Entries taken from a collection:
********

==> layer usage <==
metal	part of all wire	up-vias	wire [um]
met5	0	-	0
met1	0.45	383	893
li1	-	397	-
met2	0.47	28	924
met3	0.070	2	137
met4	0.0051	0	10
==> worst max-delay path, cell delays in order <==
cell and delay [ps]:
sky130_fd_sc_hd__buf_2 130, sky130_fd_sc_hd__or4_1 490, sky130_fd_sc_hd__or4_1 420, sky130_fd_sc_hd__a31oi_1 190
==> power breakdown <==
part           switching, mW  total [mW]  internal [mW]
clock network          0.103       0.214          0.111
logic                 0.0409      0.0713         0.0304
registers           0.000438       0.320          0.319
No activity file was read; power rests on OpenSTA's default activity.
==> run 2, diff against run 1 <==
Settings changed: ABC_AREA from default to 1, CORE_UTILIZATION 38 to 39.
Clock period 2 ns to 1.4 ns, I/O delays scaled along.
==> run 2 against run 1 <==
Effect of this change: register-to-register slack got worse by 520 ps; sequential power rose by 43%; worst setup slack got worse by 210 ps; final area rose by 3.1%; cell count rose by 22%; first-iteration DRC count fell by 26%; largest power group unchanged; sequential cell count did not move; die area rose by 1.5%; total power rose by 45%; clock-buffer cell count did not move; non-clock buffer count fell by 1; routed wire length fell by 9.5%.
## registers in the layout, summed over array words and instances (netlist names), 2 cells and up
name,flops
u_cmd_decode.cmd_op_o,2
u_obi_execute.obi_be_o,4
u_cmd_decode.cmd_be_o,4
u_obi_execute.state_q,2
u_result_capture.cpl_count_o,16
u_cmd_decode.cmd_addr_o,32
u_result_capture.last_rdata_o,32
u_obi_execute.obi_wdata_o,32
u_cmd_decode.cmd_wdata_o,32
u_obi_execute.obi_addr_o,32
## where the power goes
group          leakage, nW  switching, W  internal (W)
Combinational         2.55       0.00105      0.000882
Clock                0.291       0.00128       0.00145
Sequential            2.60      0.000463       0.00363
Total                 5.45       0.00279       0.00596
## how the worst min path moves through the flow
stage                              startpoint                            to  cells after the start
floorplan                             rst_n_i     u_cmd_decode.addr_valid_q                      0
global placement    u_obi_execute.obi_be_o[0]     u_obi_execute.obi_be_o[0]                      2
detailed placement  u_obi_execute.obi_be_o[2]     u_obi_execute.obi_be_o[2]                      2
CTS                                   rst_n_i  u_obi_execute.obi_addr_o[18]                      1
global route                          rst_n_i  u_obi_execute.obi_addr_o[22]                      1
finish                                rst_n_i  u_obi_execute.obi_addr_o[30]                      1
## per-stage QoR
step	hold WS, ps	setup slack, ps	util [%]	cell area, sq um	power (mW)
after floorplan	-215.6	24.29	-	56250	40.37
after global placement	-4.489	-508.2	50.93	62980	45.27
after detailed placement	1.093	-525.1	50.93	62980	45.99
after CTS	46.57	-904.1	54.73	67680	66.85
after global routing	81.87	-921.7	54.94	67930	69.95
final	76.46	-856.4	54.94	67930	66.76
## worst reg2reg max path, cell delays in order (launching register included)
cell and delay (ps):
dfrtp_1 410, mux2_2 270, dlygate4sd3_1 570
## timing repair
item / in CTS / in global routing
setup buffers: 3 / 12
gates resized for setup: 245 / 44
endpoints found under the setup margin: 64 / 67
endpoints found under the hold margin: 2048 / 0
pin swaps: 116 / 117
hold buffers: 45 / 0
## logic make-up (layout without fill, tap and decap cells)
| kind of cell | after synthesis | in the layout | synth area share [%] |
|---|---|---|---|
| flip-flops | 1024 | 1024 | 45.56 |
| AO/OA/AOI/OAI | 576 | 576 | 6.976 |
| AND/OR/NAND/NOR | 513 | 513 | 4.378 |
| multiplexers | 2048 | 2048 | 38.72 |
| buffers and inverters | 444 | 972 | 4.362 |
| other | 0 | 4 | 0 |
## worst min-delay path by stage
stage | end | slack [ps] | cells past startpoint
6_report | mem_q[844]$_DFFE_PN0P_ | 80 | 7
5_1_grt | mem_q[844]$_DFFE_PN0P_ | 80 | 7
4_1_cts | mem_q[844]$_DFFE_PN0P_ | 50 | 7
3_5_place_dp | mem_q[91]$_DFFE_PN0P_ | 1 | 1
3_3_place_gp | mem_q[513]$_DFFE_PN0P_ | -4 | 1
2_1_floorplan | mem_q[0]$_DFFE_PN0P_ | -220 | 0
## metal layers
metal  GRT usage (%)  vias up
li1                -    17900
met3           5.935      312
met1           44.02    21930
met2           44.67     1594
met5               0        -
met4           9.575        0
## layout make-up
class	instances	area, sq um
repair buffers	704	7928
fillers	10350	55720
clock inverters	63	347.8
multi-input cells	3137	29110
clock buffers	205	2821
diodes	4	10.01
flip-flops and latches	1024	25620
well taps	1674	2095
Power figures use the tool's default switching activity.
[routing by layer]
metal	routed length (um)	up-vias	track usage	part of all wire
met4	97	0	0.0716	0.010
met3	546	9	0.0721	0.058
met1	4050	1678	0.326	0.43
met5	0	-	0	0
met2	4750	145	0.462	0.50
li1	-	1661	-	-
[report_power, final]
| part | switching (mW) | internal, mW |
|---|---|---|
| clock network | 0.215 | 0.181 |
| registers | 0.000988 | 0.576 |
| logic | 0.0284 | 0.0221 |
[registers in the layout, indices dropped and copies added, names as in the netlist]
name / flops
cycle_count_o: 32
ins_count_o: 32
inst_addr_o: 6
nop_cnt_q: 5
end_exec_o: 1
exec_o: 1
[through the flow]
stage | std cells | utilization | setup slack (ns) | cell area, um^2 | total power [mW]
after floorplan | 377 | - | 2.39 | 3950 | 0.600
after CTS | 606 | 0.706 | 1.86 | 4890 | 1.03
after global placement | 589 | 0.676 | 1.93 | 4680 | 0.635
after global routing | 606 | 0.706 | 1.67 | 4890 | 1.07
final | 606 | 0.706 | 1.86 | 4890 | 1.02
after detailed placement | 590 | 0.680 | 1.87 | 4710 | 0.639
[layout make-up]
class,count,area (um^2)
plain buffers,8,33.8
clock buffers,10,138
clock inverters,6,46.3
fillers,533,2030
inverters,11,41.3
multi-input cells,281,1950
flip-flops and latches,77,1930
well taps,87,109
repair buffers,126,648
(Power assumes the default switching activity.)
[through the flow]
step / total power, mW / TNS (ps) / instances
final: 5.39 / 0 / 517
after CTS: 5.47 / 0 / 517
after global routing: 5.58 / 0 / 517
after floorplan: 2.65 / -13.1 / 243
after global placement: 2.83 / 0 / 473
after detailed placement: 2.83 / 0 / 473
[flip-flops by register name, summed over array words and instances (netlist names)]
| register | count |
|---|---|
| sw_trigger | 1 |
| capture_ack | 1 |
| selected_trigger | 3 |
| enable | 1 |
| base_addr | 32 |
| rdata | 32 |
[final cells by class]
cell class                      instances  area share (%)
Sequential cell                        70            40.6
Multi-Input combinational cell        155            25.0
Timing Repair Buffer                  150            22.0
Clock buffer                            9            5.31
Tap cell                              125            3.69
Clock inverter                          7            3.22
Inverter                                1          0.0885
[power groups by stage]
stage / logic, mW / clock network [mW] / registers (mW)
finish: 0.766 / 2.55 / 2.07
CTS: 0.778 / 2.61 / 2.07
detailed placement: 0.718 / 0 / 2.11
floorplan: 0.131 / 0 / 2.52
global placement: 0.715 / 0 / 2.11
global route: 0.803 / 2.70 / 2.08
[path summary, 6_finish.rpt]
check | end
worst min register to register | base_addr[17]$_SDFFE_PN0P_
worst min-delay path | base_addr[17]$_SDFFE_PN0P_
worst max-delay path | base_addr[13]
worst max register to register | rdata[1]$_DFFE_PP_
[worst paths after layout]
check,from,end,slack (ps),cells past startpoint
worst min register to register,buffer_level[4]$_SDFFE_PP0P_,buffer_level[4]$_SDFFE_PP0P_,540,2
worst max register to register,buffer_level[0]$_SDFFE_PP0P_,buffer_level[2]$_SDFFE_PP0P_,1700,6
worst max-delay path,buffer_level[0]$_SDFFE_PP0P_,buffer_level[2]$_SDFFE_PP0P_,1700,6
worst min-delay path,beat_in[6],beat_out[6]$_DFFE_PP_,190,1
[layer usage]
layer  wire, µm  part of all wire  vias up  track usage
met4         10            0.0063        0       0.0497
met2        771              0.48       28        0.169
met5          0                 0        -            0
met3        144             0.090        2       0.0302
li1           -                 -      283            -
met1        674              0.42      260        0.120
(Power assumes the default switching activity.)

********

When you answer, output each line of the data exactly as given, from its first line up to and including the one with "u_obi_execute.obi_be_o,4".

RESULT BELOW:
==> layer usage <==
metal	part of all wire	up-vias	wire [um]
met5	0	-	0
met1	0.45	383	893
li1	-	397	-
met2	0.47	28	924
met3	0.070	2	137
met4	0.0051	0	10
==> worst max-delay path, cell delays in order <==
cell and delay [ps]:
sky130_fd_sc_hd__buf_2 130, sky130_fd_sc_hd__or4_1 490, sky130_fd_sc_hd__or4_1 420, sky130_fd_sc_hd__a31oi_1 190
==> power breakdown <==
part           switching, mW  total [mW]  internal [mW]
clock network          0.103       0.214          0.111
logic                 0.0409      0.0713         0.0304
registers           0.000438       0.320          0.319
No activity file was read; power rests on OpenSTA's default activity.
==> run 2, diff against run 1 <==
Settings changed: ABC_AREA from default to 1, CORE_UTILIZATION 38 to 39.
Clock period 2 ns to 1.4 ns, I/O delays scaled along.
==> run 2 against run 1 <==
Effect of this change: register-to-register slack got worse by 520 ps; sequential power rose by 43%; worst setup slack got worse by 210 ps; final area rose by 3.1%; cell count rose by 22%; first-iteration DRC count fell by 26%; largest power group unchanged; sequential cell count did not move; die area rose by 1.5%; total power rose by 45%; clock-buffer cell count did not move; non-clock buffer count fell by 1; routed wire length fell by 9.5%.
## registers in the layout, summed over array words and instances (netlist names), 2 cells and up
name,flops
u_cmd_decode.cmd_op_o,2
u_obi_execute.obi_be_o,4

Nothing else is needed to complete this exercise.